Data excerpts section start

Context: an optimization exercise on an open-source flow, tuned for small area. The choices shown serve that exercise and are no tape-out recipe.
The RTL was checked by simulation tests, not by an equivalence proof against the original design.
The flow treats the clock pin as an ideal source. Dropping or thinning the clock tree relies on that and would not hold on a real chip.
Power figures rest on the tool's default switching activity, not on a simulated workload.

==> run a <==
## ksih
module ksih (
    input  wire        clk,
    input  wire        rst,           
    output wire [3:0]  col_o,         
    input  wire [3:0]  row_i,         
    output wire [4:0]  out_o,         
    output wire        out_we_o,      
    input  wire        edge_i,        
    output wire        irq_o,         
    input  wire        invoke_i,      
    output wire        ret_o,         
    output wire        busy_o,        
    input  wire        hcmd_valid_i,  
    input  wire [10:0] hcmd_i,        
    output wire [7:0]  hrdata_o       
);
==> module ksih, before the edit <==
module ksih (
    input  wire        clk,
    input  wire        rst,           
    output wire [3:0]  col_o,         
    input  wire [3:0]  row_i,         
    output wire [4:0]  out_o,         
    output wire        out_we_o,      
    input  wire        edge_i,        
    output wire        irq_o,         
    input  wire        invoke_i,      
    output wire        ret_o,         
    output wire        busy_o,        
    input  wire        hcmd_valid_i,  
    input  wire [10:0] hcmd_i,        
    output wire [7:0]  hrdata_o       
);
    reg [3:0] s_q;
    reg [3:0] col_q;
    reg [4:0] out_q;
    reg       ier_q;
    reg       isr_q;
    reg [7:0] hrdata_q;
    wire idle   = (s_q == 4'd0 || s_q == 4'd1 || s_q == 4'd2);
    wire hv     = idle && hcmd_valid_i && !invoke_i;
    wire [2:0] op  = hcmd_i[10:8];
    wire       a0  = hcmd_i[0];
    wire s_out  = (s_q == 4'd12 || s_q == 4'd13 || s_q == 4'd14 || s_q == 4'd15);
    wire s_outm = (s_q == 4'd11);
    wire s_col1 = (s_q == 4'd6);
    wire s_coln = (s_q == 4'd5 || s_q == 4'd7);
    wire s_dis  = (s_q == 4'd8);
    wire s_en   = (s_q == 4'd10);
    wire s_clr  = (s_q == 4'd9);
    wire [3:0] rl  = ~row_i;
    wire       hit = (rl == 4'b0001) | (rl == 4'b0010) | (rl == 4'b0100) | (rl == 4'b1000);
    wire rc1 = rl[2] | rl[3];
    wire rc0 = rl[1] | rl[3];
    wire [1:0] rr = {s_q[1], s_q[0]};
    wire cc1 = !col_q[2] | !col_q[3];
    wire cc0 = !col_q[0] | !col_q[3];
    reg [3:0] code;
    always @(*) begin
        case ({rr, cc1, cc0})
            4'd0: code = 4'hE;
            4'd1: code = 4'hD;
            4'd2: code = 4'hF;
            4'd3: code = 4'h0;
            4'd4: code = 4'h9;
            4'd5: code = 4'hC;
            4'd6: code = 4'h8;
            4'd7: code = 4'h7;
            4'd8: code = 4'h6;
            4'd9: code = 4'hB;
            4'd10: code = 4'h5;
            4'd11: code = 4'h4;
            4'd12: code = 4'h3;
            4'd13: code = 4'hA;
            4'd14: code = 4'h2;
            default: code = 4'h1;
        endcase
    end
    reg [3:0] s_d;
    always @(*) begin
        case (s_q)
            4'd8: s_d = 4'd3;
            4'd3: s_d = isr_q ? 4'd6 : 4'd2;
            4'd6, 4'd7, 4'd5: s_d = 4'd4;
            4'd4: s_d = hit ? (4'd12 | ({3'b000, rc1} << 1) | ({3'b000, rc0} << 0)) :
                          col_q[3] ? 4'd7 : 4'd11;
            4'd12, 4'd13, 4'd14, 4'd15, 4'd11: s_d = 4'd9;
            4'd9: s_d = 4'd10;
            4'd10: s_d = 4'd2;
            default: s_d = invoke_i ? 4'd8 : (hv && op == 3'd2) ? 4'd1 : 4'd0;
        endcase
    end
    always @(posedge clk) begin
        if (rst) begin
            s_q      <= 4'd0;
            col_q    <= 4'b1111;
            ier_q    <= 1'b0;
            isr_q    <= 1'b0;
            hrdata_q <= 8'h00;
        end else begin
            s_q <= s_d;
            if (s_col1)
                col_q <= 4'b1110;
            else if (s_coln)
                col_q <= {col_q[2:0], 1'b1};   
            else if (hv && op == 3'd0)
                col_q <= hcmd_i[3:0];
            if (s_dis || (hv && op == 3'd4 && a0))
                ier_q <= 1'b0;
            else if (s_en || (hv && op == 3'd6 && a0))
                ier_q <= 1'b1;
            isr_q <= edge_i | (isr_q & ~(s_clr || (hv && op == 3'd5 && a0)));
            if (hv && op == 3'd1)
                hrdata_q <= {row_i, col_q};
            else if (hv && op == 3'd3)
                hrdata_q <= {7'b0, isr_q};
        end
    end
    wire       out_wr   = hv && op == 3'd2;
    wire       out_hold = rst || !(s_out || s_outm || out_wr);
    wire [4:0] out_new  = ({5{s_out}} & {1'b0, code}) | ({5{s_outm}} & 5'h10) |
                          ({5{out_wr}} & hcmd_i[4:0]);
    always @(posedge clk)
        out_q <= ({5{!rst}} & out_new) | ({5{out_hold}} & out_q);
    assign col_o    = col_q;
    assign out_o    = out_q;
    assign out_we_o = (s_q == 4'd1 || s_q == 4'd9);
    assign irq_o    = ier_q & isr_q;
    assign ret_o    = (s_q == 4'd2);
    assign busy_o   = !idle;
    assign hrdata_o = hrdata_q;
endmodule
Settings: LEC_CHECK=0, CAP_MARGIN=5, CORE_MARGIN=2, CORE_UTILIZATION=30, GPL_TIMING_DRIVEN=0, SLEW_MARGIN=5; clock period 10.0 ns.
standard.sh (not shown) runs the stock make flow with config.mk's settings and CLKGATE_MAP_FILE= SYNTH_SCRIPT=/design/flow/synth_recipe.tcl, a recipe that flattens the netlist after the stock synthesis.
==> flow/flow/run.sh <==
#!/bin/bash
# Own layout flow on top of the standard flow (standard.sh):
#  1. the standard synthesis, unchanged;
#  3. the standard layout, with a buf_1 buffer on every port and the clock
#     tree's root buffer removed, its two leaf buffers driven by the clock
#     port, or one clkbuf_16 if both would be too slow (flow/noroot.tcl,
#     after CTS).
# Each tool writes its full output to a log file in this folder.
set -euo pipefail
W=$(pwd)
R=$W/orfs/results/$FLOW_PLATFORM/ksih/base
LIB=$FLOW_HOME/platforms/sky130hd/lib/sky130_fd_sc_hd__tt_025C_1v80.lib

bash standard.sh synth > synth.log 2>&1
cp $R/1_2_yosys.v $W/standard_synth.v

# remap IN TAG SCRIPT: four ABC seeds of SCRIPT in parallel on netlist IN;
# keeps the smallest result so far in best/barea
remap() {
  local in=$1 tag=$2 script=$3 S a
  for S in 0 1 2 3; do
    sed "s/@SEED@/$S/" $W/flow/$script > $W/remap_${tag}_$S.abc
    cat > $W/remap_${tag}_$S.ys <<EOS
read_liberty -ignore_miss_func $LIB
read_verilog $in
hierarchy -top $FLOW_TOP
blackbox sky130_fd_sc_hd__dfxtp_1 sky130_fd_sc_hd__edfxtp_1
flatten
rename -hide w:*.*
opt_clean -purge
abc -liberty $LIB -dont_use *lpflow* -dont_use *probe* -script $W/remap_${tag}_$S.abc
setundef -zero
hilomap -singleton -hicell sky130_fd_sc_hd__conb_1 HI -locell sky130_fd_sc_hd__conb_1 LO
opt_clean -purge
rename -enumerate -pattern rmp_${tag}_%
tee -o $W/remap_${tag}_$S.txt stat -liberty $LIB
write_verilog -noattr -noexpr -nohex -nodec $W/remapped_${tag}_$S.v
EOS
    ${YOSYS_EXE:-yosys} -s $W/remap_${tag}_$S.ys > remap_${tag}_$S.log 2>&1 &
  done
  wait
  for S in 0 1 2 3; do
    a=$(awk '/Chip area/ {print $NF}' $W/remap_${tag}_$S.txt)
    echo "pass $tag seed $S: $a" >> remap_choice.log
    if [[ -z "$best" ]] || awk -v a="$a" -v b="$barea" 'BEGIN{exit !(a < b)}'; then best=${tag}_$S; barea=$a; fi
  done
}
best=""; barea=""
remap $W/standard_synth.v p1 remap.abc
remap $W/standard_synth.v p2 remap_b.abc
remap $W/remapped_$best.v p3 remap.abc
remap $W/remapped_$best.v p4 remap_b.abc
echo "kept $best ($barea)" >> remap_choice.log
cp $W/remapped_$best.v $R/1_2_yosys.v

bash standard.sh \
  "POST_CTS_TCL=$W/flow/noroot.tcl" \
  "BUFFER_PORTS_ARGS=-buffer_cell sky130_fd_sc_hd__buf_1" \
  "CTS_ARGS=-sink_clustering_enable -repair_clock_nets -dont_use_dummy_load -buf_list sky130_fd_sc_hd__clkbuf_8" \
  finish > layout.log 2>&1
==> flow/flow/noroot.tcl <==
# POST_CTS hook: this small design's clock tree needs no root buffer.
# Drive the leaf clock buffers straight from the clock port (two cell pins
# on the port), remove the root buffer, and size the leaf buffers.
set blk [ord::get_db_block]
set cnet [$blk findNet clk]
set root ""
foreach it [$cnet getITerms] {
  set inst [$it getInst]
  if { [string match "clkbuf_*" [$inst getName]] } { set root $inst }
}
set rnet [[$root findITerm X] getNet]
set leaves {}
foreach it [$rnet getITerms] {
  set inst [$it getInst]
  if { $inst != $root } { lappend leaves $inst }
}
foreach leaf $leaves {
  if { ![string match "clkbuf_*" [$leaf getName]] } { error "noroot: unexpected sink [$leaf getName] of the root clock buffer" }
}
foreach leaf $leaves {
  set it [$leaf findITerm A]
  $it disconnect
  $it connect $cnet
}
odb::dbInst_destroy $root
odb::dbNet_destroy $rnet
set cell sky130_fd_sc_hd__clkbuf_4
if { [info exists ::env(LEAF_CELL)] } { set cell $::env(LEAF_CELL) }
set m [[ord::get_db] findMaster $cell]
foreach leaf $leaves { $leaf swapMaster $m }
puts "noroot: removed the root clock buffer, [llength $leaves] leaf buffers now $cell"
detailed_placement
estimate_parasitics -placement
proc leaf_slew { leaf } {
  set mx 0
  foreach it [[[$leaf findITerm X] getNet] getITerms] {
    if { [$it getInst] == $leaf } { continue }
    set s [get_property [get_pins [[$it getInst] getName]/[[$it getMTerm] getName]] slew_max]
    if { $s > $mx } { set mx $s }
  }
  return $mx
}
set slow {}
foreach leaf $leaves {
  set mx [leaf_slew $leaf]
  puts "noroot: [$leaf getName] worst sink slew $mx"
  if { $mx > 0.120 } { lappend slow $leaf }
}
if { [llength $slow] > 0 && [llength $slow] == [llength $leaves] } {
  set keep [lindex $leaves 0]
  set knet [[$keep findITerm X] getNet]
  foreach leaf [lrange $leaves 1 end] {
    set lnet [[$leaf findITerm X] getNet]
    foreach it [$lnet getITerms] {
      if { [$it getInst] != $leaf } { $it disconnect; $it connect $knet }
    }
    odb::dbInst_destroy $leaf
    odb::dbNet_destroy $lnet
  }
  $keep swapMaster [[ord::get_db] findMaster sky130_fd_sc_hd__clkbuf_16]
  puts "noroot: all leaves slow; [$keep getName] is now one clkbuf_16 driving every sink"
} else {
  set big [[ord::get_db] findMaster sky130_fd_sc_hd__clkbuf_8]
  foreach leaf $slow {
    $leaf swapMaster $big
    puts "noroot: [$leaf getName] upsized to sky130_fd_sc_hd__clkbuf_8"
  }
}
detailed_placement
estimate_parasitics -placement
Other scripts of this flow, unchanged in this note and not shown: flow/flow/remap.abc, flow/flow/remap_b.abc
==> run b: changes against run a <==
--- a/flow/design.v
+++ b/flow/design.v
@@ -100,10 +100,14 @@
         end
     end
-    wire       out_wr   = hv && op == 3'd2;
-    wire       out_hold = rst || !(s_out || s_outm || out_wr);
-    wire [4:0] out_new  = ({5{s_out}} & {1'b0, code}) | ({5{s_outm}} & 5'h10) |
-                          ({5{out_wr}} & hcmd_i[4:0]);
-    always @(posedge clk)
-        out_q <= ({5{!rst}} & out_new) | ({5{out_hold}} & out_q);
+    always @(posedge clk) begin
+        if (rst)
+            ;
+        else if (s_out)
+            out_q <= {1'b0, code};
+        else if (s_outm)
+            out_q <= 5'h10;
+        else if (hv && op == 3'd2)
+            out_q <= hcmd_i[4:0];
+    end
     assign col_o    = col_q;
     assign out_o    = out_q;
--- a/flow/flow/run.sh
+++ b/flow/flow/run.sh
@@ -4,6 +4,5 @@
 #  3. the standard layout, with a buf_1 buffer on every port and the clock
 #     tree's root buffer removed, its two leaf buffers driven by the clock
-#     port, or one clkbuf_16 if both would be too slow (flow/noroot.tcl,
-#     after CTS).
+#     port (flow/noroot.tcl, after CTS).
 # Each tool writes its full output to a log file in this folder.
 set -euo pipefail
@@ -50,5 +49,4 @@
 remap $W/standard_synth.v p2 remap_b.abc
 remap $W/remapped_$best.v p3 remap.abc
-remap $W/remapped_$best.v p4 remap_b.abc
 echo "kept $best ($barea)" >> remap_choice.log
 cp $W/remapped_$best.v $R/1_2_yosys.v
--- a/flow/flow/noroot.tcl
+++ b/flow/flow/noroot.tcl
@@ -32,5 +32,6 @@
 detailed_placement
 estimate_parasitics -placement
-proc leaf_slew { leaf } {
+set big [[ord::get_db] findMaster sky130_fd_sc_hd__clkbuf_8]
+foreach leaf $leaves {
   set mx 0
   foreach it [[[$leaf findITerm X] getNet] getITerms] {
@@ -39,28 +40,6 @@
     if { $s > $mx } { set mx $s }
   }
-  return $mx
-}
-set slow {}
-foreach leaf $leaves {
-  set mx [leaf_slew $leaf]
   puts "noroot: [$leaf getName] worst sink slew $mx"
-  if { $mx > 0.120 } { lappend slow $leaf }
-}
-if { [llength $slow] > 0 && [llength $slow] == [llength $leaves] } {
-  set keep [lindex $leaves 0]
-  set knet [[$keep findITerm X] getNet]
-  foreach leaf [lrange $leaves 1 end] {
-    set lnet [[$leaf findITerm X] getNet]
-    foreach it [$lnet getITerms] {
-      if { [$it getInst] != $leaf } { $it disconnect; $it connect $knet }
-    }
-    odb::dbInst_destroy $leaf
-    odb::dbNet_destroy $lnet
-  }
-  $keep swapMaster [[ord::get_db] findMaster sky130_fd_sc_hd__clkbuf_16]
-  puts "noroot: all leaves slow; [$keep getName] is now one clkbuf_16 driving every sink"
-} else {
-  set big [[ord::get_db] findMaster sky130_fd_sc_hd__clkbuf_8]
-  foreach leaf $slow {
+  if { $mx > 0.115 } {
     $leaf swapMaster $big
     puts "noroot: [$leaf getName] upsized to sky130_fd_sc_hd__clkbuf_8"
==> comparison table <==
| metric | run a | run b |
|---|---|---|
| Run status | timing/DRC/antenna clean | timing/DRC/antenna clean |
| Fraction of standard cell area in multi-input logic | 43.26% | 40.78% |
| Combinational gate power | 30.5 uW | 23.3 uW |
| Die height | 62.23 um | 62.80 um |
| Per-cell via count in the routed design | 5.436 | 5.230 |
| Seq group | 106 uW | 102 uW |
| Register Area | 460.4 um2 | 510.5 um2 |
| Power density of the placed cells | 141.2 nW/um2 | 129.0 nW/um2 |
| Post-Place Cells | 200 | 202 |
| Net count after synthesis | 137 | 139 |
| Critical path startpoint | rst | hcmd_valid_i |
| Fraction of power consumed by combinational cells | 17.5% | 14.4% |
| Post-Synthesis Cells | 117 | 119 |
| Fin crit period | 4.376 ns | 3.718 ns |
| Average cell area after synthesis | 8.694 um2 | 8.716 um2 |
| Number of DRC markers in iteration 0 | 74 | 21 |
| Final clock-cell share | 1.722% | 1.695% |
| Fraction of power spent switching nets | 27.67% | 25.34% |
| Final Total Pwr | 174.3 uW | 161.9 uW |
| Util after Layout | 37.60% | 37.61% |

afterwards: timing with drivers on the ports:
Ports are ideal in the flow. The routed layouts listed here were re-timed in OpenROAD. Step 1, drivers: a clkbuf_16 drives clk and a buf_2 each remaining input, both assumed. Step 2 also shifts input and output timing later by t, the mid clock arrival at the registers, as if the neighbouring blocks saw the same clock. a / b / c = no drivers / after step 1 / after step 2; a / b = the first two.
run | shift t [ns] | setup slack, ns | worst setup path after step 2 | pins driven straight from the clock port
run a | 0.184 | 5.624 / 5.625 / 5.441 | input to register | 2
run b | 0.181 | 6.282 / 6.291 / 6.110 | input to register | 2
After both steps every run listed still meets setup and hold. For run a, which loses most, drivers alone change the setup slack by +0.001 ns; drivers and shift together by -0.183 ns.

Data excerpts section end

The listing above holds a line with "4'd6, 4'd7, 4'd5: s_d = 4'd4;" and a line with "else if (hv && op == 3'd0)". Print the stretch from the first through the second, exactly and alone.

__Output below__.
            4'd6, 4'd7, 4'd5: s_d = 4'd4;
            4'd4: s_d = hit ? (4'd12 | ({3'b000, rc1} << 1) | ({3'b000, rc0} << 0)) :
                          col_q[3] ? 4'd7 : 4'd11;
            4'd12, 4'd13, 4'd14, 4'd15, 4'd11: s_d = 4'd9;
            4'd9: s_d = 4'd10;
            4'd10: s_d = 4'd2;
            default: s_d = invoke_i ? 4'd8 : (hv && op == 3'd2) ? 4'd1 : 4'd0;
        endcase
    end
    always @(posedge clk) begin
        if (rst) begin
            s_q      <= 4'd0;
            col_q    <= 4'b1111;
            ier_q    <= 1'b0;
            isr_q    <= 1'b0;
            hrdata_q <= 8'h00;
        end else begin
            s_q <= s_d;
            if (s_col1)
                col_q <= 4'b1110;
            else if (s_coln)
                col_q <= {col_q[2:0], 1'b1};   
            else if (hv && op == 3'd0)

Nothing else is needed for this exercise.